Tragedy averted with help of trusty guns
To the best of my recollection, the year was 1946. We had recently moved to Rough and Ready. The sign on Highway 20 claimed there were 125 people living in the mile-square township. I doubt it; there were probably 50 or less.
I was 11 years old and attending Rough and Ready Grammar School. One dark night, my mother had just finished mopping the kitchen floor and she stepped out the back door to hang the wet mop in the fig tree that was within a few feet of the house. As she turned to go back into the house, a soldier from Camp Beale lunged at her from the shadows. He grabbed her by the arm. She was a small woman, just 4 feet, 11 inches tall, but she was wiry and strong for her size.
She twisted out of his grasp and ran through the open door of the house, which she slammed shut in the soldier’s face. There was no way to lock the door; we didn’t have any locks on any of the doors in the house. She ran through the kitchen and across the front room to the book case that stood in the northeast corner.
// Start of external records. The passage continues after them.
File: src/rtl/fpga_tile_cfg.sv
// Logic tile: N_BLE K-LUT BLEs behind a local crossbar, with a
// double-buffered configuration loaded over a valid/ready word port.
module fpga_tile_cfg #(
    parameter int K     = 4,
    parameter int N_BLE = 4,
    parameter int N_IN  = 8,
    parameter int CFG_W = 8
) (
    input  logic             clk,
    input  logic             reset,
    input  logic [N_IN-1:0]  tile_in,
    output logic [N_BLE-1:0] ble_out,
    input  logic             cfg_start,
    input  logic [CFG_W-1:0] cfg_data,
    input  logic             cfg_valid,
    output logic             cfg_ready,
    output logic             cfg_done,
    output logic             configured
);

    localparam int LUT_N    = 1 << K;
    localparam int SEL_W    = $clog2(N_IN + N_BLE);
    localparam int SRC_N    = 1 << SEL_W;
    localparam int PB       = LUT_N + 1 + K * SEL_W;
    localparam int CFG_BITS = N_BLE * PB;
    localparam int WORDS    = (CFG_BITS + CFG_W - 1) / CFG_W;
    localparam int SH_W     = WORDS * CFG_W;
    localparam int CNT_W    = $clog2(WORDS + 1);

    localparam logic [CNT_W-1:0] LAST = CNT_W'(WORDS - 1);

    localparam logic [1:0] S_IDLE   = 2'd0;
    localparam logic [1:0] S_LOAD   = 2'd1;
    localparam logic [1:0] S_COMMIT = 2'd2;
    localparam logic [1:0] S_RUN    = 2'd3;

    logic [1:0]          state_q, state_d;
    logic [CNT_W-1:0]    cnt_q, cnt_d;
    logic [SH_W-1:0]     shadow_q, shadow_d;
    logic [CFG_BITS-1:0] active_q;
    logic [N_BLE-1:0]    ble_q;
    logic                done_q;
    logic                cfgd_q;
    logic                commit;
    logic                accept;
    logic [N_BLE-1:0]    lut_o;
    logic [SRC_N-1:0]    src;

    assign cfg_ready  = (state_q == S_LOAD) && !cfg_start;
    assign accept     = cfg_valid && cfg_ready;
    assign cfg_done   = done_q;
    assign configured = cfgd_q;

    always_comb begin
        state_d  = state_q;
        cnt_d    = cnt_q;
        shadow_d = shadow_q;
        commit   = 1'b0;
        case (state_q)
            S_IDLE, S_RUN: begin
                if (cfg_start) begin
                    state_d = S_LOAD;
                    cnt_d   = '0;
                end
            end
            S_LOAD: begin
                if (cfg_start) begin
                    cnt_d = '0;
                end else if (accept) begin
                    shadow_d = {shadow_q[SH_W-CFG_W-1:0], cfg_data};
                    if (cnt_q == LAST) begin
                        state_d = S_COMMIT;
                        cnt_d   = '0;
                        commit  = 1'b1;
                    end else begin
                        cnt_d = cnt_q + 1'b1;
                    end
                end
            end
            S_COMMIT: state_d = S_RUN;
            default:  state_d = S_IDLE;
        endcase
    end

    // Commit happens on the edge that accepts the last word, so the
    // new config is already live during the cfg_done cycle.
    always_ff @(posedge clk) begin
        if (reset) begin
            state_q  <= S_IDLE;
            cnt_q    <= '0;
            shadow_q <= '0;
            active_q <= '0;
            ble_q    <= '0;
            done_q   <= 1'b0;
            cfgd_q   <= 1'b0;
        end else begin
            state_q  <= state_d;
            cnt_q    <= cnt_d;
            shadow_q <= shadow_d;
            done_q   <= commit;
            if (commit) begin
                active_q <= shadow_d[CFG_BITS-1:0];
                cfgd_q   <= 1'b1;
                ble_q    <= '0;
            end else if (cfgd_q) begin
                ble_q <= lut_o;
            end
        end
    end

    always_comb begin
        src                = '0;
        src[N_IN-1:0]      = tile_in;
        src[N_IN +: N_BLE] = ble_q;
    end

    for (genvar j = 0; j < N_BLE; j++) begin : g_ble
        logic [LUT_N-1:0] tbl;
        logic             ff_en;
        logic [K-1:0]     x;

        assign tbl   = active_q[j*PB +: LUT_N];
        assign ff_en = active_q[j*PB + LUT_N];

        for (genvar i = 0; i < K; i++) begin : g_sel
            logic [SEL_W-1:0] sel;
            assign sel  = active_q[j*PB + LUT_N + 1 + i*SEL_W +: SEL_W];
            assign x[i] = src[sel];
        end

        assign lut_o[j]   = tbl[x];
        assign ble_out[j] = cfgd_q & (ff_en ? ble_q[j] : lut_o[j]);
    end

endmodule

File: config.mk
export PLATFORM = sky130hd
export DESIGN_NAME = fpga_tile_cfg
export DESIGN_NICKNAME = d
export VERILOG_FILES = /design/src/rtl/fpga_tile_cfg.sv
export SDC_FILE = /design/constraint.sdc
export NUM_CORES = 1
export LEC_CHECK = 0
export CAP_MARGIN = 5
export CORE_MARGIN = 2
export CORE_UTILIZATION = 56
export DETAILED_ROUTE_END_ITERATION = 8
export PLACE_DENSITY = 0.76
export SETUP_SLACK_MARGIN = 0.15
export SYNTH_ARGS = -nofsm -noshare
export SYNTH_HDL_FRONTEND = slang
export SYNTH_SLANG_ARGS = --single-unit
File: constraint.sdc
create_clock -name clk -period 2.7 [get_ports clk]
set_input_delay 0.54 -clock clk [delete_from_list [all_inputs] [get_ports clk]]
set_output_delay 0.54 -clock clk [all_outputs]
set_load 0.1 [all_outputs]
The soldier, who was in uniform, had come through the door and was only about 10 feet behind her. She reached the bookcase as he closed within about 5 feet of her. Reaching up on the bookcase, she grabbed the .22 caliber Colt Woodsman semiautomatic pistol that was always there. She did not have to load it; it was always loaded and the safety was always off.
It was one of the firearms that we always had in the house for protection. My sister and I knew that we would be severely punished if we touched the firearms unless it was a dire emergency.
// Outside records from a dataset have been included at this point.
[config.mk]
export PLATFORM = sky130hd
export DESIGN_NAME = bp_cfg_boot_sequencer
export DESIGN_NICKNAME = d
export VERILOG_FILES = /design/src/rtl/bp_cfg_boot_sequencer.sv
export SDC_FILE = /design/constraint.sdc
export NUM_CORES = 1
export LEC_CHECK = 0
export BUFFER_PORTS_ARGS = -buffer_cell sky130_fd_sc_hd__buf_2
export CORE_MARGIN = 2
export CORE_UTILIZATION = 54
export CTS_CLUSTER_SIZE = 12
export DETAILED_ROUTE_END_ITERATION = 16
export PLACE_DENSITY = 0.85
export SLEW_MARGIN = 20
export SYNTH_ARGS = -nofsm -noshare
export SYNTH_HDL_FRONTEND = slang
export SYNTH_SLANG_ARGS = --single-unit
[constraint.sdc]
create_clock -name clk_i -period 6.8 [get_ports clk_i]
set_clock_uncertainty 0.2 [all_clocks]
set_input_delay 0.34 -clock clk_i [delete_from_list [all_inputs] [get_ports clk_i]]
set_output_delay 0.34 -clock clk_i [all_outputs]
set_load 0.02 [all_outputs]
[src/rtl/bp_cfg_boot_sequencer.sv]
// Boot-time cfg-link master: per core freezes, writes core id, streams CCE microcode
// from an external ROM and sets CCE mode, then unfreezes every core and reports done.
module bp_cfg_boot_sequencer #(
    parameter int unsigned num_core_p        = 1,
    parameter int unsigned cfg_core_width_p  = 8,
    parameter int unsigned cfg_addr_width_p  = 16,
    parameter int unsigned cfg_data_width_p  = 64,
    parameter int unsigned cce_pc_width_p    = 8,
    parameter int unsigned cce_instr_width_p = 48,
    parameter int unsigned ucode_els_p       = 256
) (
    input  logic                         clk_i,
    input  logic                         reset_i,
    input  logic                         start_i,
    output logic [cce_pc_width_p-1:0]    rom_addr_o,
    output logic                         rom_v_o,
    input  logic [cce_instr_width_p-1:0] rom_data_i,
    output logic                         cfg_v_o,
    input  logic                         cfg_ready_i,
    output logic [cfg_core_width_p-1:0]  cfg_core_o,
    output logic [cfg_addr_width_p-1:0]  cfg_addr_o,
    output logic [cfg_data_width_p-1:0]  cfg_data_o,
    output logic                         busy_o,
    output logic                         done_o
);

    localparam int unsigned core_cnt_width_lp = (num_core_p > 1) ? $clog2(num_core_p) : 1;

    localparam logic [core_cnt_width_lp-1:0] core_last_lp = core_cnt_width_lp'(num_core_p - 1);
    localparam logic [cce_pc_width_p-1:0]    pc_last_lp   = cce_pc_width_p'(ucode_els_p - 1);

    localparam logic [cfg_addr_width_p-1:0] addr_freeze_lp = cfg_addr_width_p'(32'h0000_0000);
    localparam logic [cfg_addr_width_p-1:0] addr_core_id_lp = cfg_addr_width_p'(32'h0000_0001);
    localparam logic [cfg_addr_width_p-1:0] addr_cce_mode_lp = cfg_addr_width_p'(32'h0000_0002);
    localparam logic [cfg_addr_width_p-1:0] addr_ucode_lp = cfg_addr_width_p'(32'h0000_8000);

    typedef enum logic [2:0] {
        S_RESET,
        S_FREEZE,
        S_COREID,
        S_FETCH,
        S_SEND,
        S_MODE,
        S_UNFREEZE,
        S_DONE
    } state_e;

    state_e                          state_q, state_n;
    logic [core_cnt_width_lp-1:0]    core_q, core_n;
    logic [cce_pc_width_p-1:0]       pc_q, pc_n;
    logic                            capture_q, capture_n;
    logic [cfg_data_width_p-1:0]     data_q, data_n;

    logic                            accept;
    logic                            cfg_v_n;
    logic                            rom_v_n;
    logic [cce_pc_width_p-1:0]       rom_addr_n;
    logic [cfg_core_width_p-1:0]     cfg_core_n;
    logic [cfg_addr_width_p-1:0]     cfg_addr_n;
    logic                            busy_n;
    logic                            done_n;

    assign accept = cfg_v_o & cfg_ready_i;

    // Next state and counters; a write advances only when the current beat is accepted.
    always_comb begin
        state_n = state_q;
        core_n  = core_q;
        pc_n    = pc_q;
        case (state_q)
            S_RESET: begin
                state_n = S_FREEZE;
                core_n  = '0;
                pc_n    = '0;
            end
            S_FREEZE: begin
                if (accept) state_n = S_COREID;
            end
            S_COREID: begin
                if (accept) begin
                    state_n = S_FETCH;
                    pc_n    = '0;
                end
            end
            S_FETCH: begin
                state_n = S_SEND;
            end
            S_SEND: begin
                if (accept) begin
                    if (pc_q == pc_last_lp) begin
                        state_n = S_MODE;
                    end else begin
                        state_n = S_FETCH;
                        pc_n    = pc_q + cce_pc_width_p'(1);
                    end
                end
            end
            S_MODE: begin
                if (accept) begin
                    if (core_q == core_last_lp) begin
                        state_n = S_UNFREEZE;
                        core_n  = '0;
                    end else begin
                        state_n = S_FREEZE;
                        core_n  = core_q + core_cnt_width_lp'(1);
                    end
                end
            end
            S_UNFREEZE: begin
                if (accept) begin
                    if (core_q == core_last_lp) begin
                        state_n = S_DONE;
                    end else begin
                        core_n = core_q + core_cnt_width_lp'(1);
                    end
                end
            end
            S_DONE: begin
                if (start_i) begin
                    state_n = S_FREEZE;
                    core_n  = '0;
                end
            end
            default: begin
                state_n = S_RESET;
            end
        endcase
    end

    // Output values for the upcoming state; a stalled write recomputes identical fields.
    always_comb begin
        cfg_v_n    = 1'b0;
        rom_v_n    = 1'b0;
        rom_addr_n = '0;
        cfg_core_n = cfg_core_width_p'(core_n);
        cfg_addr_n = '0;
        data_n     = '0;
        busy_n     = 1'b1;
        done_n     = 1'b0;
        capture_n  = (state_q == S_FETCH) && (state_n == S_SEND);
        case (state_n)
            S_RESET: begin
                busy_n     = 1'b0;
                cfg_core_n = '0;
            end
            S_FREEZE: begin
                cfg_v_n    = 1'b1;
                cfg_addr_n = addr_freeze_lp;
                data_n     = cfg_data_width_p'(1);
            end
            S_COREID: begin
                cfg_v_n    = 1'b1;
                cfg_addr_n = addr_core_id_lp;
                data_n     = cfg_data_width_p'(core_n);
            end
            S_FETCH: begin
                rom_v_n    = 1'b1;
                rom_addr_n = pc_n;
            end
            S_SEND: begin
                cfg_v_n    = 1'b1;
                cfg_addr_n = addr_ucode_lp + cfg_addr_width_p'(pc_n);
                data_n     = capture_q ? cfg_data_width_p'(rom_data_i) : data_q;
            end
            S_MODE: begin
                cfg_v_n    = 1'b1;
                cfg_addr_n = addr_cce_mode_lp;
                data_n     = cfg_data_width_p'(1);
            end
            S_UNFREEZE: begin
                cfg_v_n    = 1'b1;
                cfg_addr_n = addr_freeze_lp;
                data_n     = '0;
            end
            S_DONE: begin
                busy_n     = 1'b0;
                done_n     = 1'b1;
                cfg_core_n = '0;
            end
            default: begin
                busy_n = 1'b0;
            end
        endcase
    end

    always_ff @(posedge clk_i or posedge reset_i) begin
        if (reset_i) begin
            state_q    <= S_RESET;
            core_q     <= '0;
            pc_q       <= '0;
            capture_q  <= 1'b0;
            data_q     <= '0;
            cfg_v_o    <= 1'b0;
            rom_v_o    <= 1'b0;
            rom_addr_o <= '0;
            cfg_core_o <= '0;
            cfg_addr_o <= '0;
            busy_o     <= 1'b0;
            done_o     <= 1'b0;
        end else begin
            state_q    <= state_n;
            core_q     <= core_n;
            pc_q       <= pc_n;
            capture_q  <= capture_n;
            data_q     <= data_n;
            cfg_v_o    <= cfg_v_n;
            rom_v_o    <= rom_v_n;
            rom_addr_o <= rom_addr_n;
            cfg_core_o <= cfg_core_n;
            cfg_addr_o <= cfg_addr_n;
            busy_o     <= busy_n;
            done_o     <= done_n;
        end
    end

    // The ROM word only arrives in SEND's first cycle, so it is forwarded then and held after.
    assign cfg_data_o = capture_q ? cfg_data_width_p'(rom_data_i) : data_q;

endmodule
I was in the back bedroom, already in bed, when I heard the commotion. I saw the soldier come bursting through the door and start through the kitchen. I grabbed my old bolt action .410 shotgun and put a shell in the chamber. I knew there was trouble and was afraid for my mother.
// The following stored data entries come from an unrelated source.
### src/rtl/load_port_sched.sv
// load_port_sched: round-robin scheduler for the single data-memory load port.
// It arbitrates NREQ load requesters, issues at most one load per cycle, and
// tracks in-flight loads in an in-order tag FIFO. Writebacks carry the
// destination register of each load, and a per-register pending-load
// scoreboard drives busy[].
// Optional feature: define LOAD_PORT_SCHED_STATS_EN to add the stat_grants and
// stat_stall counters.
module load_port_sched #(
    parameter  int NREQ    = 4,
    parameter  int MAX_OUT = 8,
    parameter  int PCNT_W  = 3,
    localparam int SRC_W   = $clog2(NREQ),
    localparam int OUT_W   = $clog2(MAX_OUT) + 1
) (
    input  logic                 clk,
    input  logic                 rst_n,
    input  logic [NREQ-1:0]      req_valid,
    input  logic [NREQ*16-1:0]   req_addr,
    input  logic [NREQ*4-1:0]    req_rt,
    output logic [NREQ-1:0]      req_ready,
    output logic                 mem_en,
    output logic [15:0]          mem_addr,
    input  logic                 mem_ready,
    input  logic [15:0]          mem_data,
    output logic                 wb_valid,
    output logic [3:0]           wb_rt,
    output logic [15:0]          wb_data,
    output logic [SRC_W-1:0]     wb_src,
    output logic [15:0]          busy,
    output logic [OUT_W-1:0]     outstanding,
`ifdef LOAD_PORT_SCHED_STATS_EN
    output logic [31:0]          stat_grants,
    output logic [31:0]          stat_stall,
`endif
    output logic                 orphan_err
);

    localparam int PTR_W = $clog2(MAX_OUT);
    localparam logic [PCNT_W-1:0] PCNT_MAX = '1;

    logic [15:0]       addr_arr [NREQ];
    logic [3:0]        rt_arr   [NREQ];
    logic [PCNT_W-1:0] pend_cnt [16];
    logic [NREQ-1:0]   elig;
    logic [SRC_W-1:0]  rr_ptr;
    logic [SRC_W-1:0]  grant_idx;
    logic [SRC_W-1:0]  scan_idx;
    logic              grant;
    logic              pop;
    logic [3:0]        grant_rt;
    logic [15:0]       grant_addr;
    logic [3:0]        head_rt;
    logic [15:0]       pend_inc;
    logic [15:0]       pend_dec;

    logic [3:0]        fifo_rt  [MAX_OUT];
    logic [SRC_W-1:0]  fifo_src [MAX_OUT];
    logic [PTR_W-1:0]  wr_ptr;
    logic [PTR_W-1:0]  rd_ptr;

    // Unpack request buses; a requester is eligible unless its rt counter is saturated
    always_comb begin
        for (int unsigned i = 0; i < NREQ; i++) begin
            addr_arr[i] = req_addr[16*i +: 16];
            rt_arr[i]   = req_rt[4*i +: 4];
            elig[i]     = req_valid[i] && (pend_cnt[rt_arr[i]] != PCNT_MAX);
        end
    end

    // Round-robin search from rr_ptr; no grant while the tag FIFO is full
    always_comb begin
        grant     = 1'b0;
        grant_idx = '0;
        scan_idx  = '0;
        req_ready = '0;
        for (int unsigned k = 0; k < NREQ; k++) begin
            scan_idx = SRC_W'((32'(rr_ptr) + k) % NREQ);
            if (!grant && elig[scan_idx]) begin
                grant     = 1'b1;
                grant_idx = scan_idx;
            end
        end
        if (outstanding == OUT_W'(MAX_OUT)) begin
            grant = 1'b0;
        end
        if (grant) begin
            req_ready[grant_idx] = 1'b1;
        end
    end

    assign grant_addr = addr_arr[grant_idx];
    assign grant_rt   = rt_arr[grant_idx];
    assign head_rt    = fifo_rt[rd_ptr];
    assign pop        = mem_ready && (outstanding != '0);

    // Per-register increment/decrement requests and the busy view of the scoreboard
    always_comb begin
        for (int unsigned r = 0; r < 16; r++) begin
            pend_inc[r] = grant && (grant_rt == 4'(r));
            pend_dec[r] = pop && (head_rt == 4'(r));
            busy[r]     = (pend_cnt[r] != '0);
        end
    end

    // Tag FIFO storage; contents are only meaningful between rd_ptr and wr_ptr
    always_ff @(posedge clk) begin
        if (grant) begin
            fifo_rt[wr_ptr]  <= grant_rt;
            fifo_src[wr_ptr] <= grant_idx;
        end
    end

    // Pending-load counters; a simultaneous issue and return on one register cancel out
    always_ff @(posedge clk or negedge rst_n) begin
        if (!rst_n) begin
            for (int unsigned r = 0; r < 16; r++) begin
                pend_cnt[r] <= '0;
            end
        end else begin
            for (int unsigned r = 0; r < 16; r++) begin
                if (pend_inc[r] && !pend_dec[r]) begin
                    pend_cnt[r] <= pend_cnt[r] + PCNT_W'(1);
                end else if (pend_dec[r] && !pend_inc[r]) begin
                    pend_cnt[r] <= pend_cnt[r] - PCNT_W'(1);
                end
            end
        end
    end

    // Issue, return, pointer and occupancy bookkeeping
    always_ff @(posedge clk or negedge rst_n) begin
        if (!rst_n) begin
            rr_ptr      <= '0;
            wr_ptr      <= '0;
            rd_ptr      <= '0;
            outstanding <= '0;
            mem_en      <= 1'b0;
            mem_addr    <= '0;
            wb_valid    <= 1'b0;
            wb_rt       <= '0;
            wb_data     <= '0;
            wb_src      <= '0;
            orphan_err  <= 1'b0;
        end else begin
            mem_en   <= grant;
            wb_valid <= pop;
            if (grant) begin
                mem_addr <= grant_addr;
                wr_ptr   <= wr_ptr + PTR_W'(1);
                rr_ptr   <= (grant_idx == SRC_W'(NREQ - 1)) ? '0 : grant_idx + SRC_W'(1);
            end
            if (pop) begin
                rd_ptr  <= rd_ptr + PTR_W'(1);
                wb_rt   <= head_rt;
                wb_src  <= fifo_src[rd_ptr];
                wb_data <= mem_data;
            end
            if (mem_ready && (outstanding == '0)) begin
                orphan_err <= 1'b1;
            end
            case ({grant, pop})
                2'b10:   outstanding <= outstanding + OUT_W'(1);
                2'b01:   outstanding <= outstanding - OUT_W'(1);
                default: outstanding <= outstanding;
            endcase
        end
    end

`ifdef LOAD_PORT_SCHED_STATS_EN
    // Grant and stall-cycle counters, free-running modulo 2^32
    always_ff @(posedge clk or negedge rst_n) begin
        if (!rst_n) begin
            stat_grants <= '0;
            stat_stall  <= '0;
        end else begin
            if (grant) begin
                stat_grants <= stat_grants + 32'd1;
            end
            if ((|req_valid) && !grant) begin
                stat_stall <= stat_stall + 32'd1;
            end
        end
    end
`endif

endmodule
My mother turned with the Colt in her hand. She had it pointed at the soldier’s head. The muzzle was steady; her hands were not shaking. She was ready to defend herself and her family. Almost like a bad cartoon, the soldier came to a very sudden stop, put up his hands and said, “Jesus Christ lady, don’t shoot me. Jesus Christ lady, please don’t shoot me. I made a mistake.”
He started backing up to get out the door, and about then he saw me in the hallway with the shotgun. He turned white as a ghost and turned and ran out the door.
He didn’t get more than 25 yards when he was attacked by Von, our wonderful old Doberman, ex K-9 dog, who was trained by the military to stop people who were fleeing. The soldier got bitten on the back of his legs and his buttocks as he went across the fence that surrounded our property. He got over the fence, leaving a part of his khaki uniform in the barbed wire. He was arrested after showing up at the base hospital with dog bites.
No guns in your home? What would have happened to my mother and perhaps to my sister and me that night without guns in the home?
It is fine with me if you choose to not be able to protect yourself in your own home. But please do not try to force your ideas of what is right or wrong on me or my family. Perhaps you should put a sign in your yard that says, “No guns in this house.” It would make it so much easier for someone who is planning a burglary or a home invasion.
Why did we have loaded guns in the house? Well, my mother was a very, very good shot with a pistol or a revolver, having spent many hours at different shooting ranges practicing with my father, who was a California Highway Patrolman for 33 years. My father knew, as do all sane people, that the first line of defense is the homeowner. You could get very raped or very dead in the time that it takes to get a law enforcement person to your house, especially back in the old days when there were very few people wearing a badge in Nevada County.
Robert Steuber is a longtime resident of western Nevada County. He attended Mount Saint Mary’s School for the first and second grades, Old Bell Hill School for the fourth grade and then graduated from Rough and Ready Grammar School with two others in his class. He started at Grass Valley High and was in the first graduating class of Nevada Union High. He is retired.